Cloudy Perspectives: Whose Fault is it?

One of the intriguing debates I continually hear surrounds the following question: "When will the Cloud be ready for prime-time?". In truth, and despite all the hype surrounding Cloud computing, the Cloud, for the most part, has been predominantly confined to test environments, with few tangible examples of live, mission-critical deployments. Of course, this is changing rapidly and I believe we are quickly migrating along a roadmap in which we will see the adoption of virtualization and the application of virtual infrastructure to mission-critical "private cloud" deployments.

However, there are very real roadblocks to this vision becoming a reality. Chief among them is making sure one's systems are running reliably and consistently -- always. The requirement of "5-nines" uptime (uptime of 99.999%) must apply not only to physical environments, but also to virtual ones. In the physical world we have dealt with system uptime through a number of means, including such technology innovations as clustering and fault-tolerant hardware. With the uptake of virtualization and the strong demand for running live workloads in VMs, we are beginning to see such innovations migrate into software as well.
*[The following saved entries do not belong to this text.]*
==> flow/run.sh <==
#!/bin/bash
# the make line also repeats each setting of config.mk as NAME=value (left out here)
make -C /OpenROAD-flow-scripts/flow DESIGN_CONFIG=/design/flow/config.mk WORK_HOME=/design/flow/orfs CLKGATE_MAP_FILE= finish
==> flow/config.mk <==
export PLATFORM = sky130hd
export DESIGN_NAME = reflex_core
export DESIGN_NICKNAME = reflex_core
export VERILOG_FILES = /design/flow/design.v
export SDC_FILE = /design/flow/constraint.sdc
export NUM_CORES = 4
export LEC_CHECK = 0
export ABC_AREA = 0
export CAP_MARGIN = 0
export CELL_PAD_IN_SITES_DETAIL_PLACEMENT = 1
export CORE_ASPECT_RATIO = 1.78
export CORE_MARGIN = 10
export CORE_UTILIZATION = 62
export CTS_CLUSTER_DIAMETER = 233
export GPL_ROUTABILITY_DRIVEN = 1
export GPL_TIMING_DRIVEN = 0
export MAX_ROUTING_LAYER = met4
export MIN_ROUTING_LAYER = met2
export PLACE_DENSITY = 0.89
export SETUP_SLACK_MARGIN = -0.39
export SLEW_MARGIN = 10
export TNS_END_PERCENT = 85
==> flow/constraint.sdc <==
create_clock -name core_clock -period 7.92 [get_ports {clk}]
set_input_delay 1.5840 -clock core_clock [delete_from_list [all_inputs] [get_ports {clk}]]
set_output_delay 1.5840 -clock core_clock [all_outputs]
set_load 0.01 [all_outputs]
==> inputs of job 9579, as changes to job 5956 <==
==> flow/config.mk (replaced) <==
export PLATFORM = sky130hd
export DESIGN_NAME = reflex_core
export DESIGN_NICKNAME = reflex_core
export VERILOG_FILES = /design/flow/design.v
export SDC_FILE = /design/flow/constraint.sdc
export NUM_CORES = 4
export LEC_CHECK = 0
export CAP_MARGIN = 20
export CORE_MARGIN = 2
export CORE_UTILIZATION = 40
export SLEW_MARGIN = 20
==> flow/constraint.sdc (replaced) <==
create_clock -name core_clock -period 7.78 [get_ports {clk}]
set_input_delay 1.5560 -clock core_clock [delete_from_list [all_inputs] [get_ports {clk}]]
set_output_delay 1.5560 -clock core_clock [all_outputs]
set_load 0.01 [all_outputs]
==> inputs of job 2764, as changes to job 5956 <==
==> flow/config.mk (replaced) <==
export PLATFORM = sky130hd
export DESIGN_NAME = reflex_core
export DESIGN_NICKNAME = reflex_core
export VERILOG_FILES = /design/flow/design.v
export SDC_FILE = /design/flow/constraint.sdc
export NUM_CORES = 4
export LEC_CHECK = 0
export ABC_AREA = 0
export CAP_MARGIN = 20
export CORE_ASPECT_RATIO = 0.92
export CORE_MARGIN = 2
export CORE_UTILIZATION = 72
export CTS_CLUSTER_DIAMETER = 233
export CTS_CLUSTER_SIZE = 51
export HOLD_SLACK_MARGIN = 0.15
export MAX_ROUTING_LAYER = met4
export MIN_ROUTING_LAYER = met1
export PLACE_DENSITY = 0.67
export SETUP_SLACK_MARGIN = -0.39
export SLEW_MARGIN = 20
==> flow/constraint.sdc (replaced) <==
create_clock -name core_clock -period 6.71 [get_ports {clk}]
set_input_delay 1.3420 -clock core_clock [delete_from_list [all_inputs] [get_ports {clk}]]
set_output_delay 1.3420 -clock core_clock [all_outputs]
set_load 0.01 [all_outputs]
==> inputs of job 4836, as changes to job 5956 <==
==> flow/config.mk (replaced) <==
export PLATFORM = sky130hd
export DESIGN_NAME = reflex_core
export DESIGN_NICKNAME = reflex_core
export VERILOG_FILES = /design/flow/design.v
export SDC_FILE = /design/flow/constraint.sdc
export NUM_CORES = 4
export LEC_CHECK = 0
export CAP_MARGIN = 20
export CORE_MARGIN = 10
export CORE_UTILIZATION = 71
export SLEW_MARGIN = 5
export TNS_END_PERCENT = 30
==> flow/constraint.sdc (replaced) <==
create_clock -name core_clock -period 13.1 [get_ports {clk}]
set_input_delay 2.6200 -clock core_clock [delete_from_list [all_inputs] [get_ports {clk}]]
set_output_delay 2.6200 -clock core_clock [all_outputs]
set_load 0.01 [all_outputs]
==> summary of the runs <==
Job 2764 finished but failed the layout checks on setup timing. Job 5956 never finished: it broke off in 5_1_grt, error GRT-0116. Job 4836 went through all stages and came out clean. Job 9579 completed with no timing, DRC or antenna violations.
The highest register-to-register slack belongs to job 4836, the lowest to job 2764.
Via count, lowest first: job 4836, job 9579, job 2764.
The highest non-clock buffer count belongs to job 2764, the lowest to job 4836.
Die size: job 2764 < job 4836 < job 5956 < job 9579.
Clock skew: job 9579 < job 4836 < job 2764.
The latest releases of the major virtualization platforms indicate how fault tolerance is drawing increased focus. VMware, which has had a High Availability or "HA" feature for some time, in its vSphere product, the latest incarnation of the company's "Datacenter Operating System", has embedded a Fault Tolerance feature as well. Marathon Technologies, a Boston-based start-up, has also been an early innovator in software-based Fault Tolerance with its everRun VM product. Marathon has formed strategic alliances with both Microsoft and Citrix and provides the underlying technology of the FT solutions for both virtualization platforms.

I expect to see these solutions and others increase in prevalence as cloud computing continues to evolve and increasingly supports mission-critical workloads, particularly as we move beyond private deployments into public cloud infrastructures, where SLAs supporting near 100% availability will be increasingly commonplace (and critical).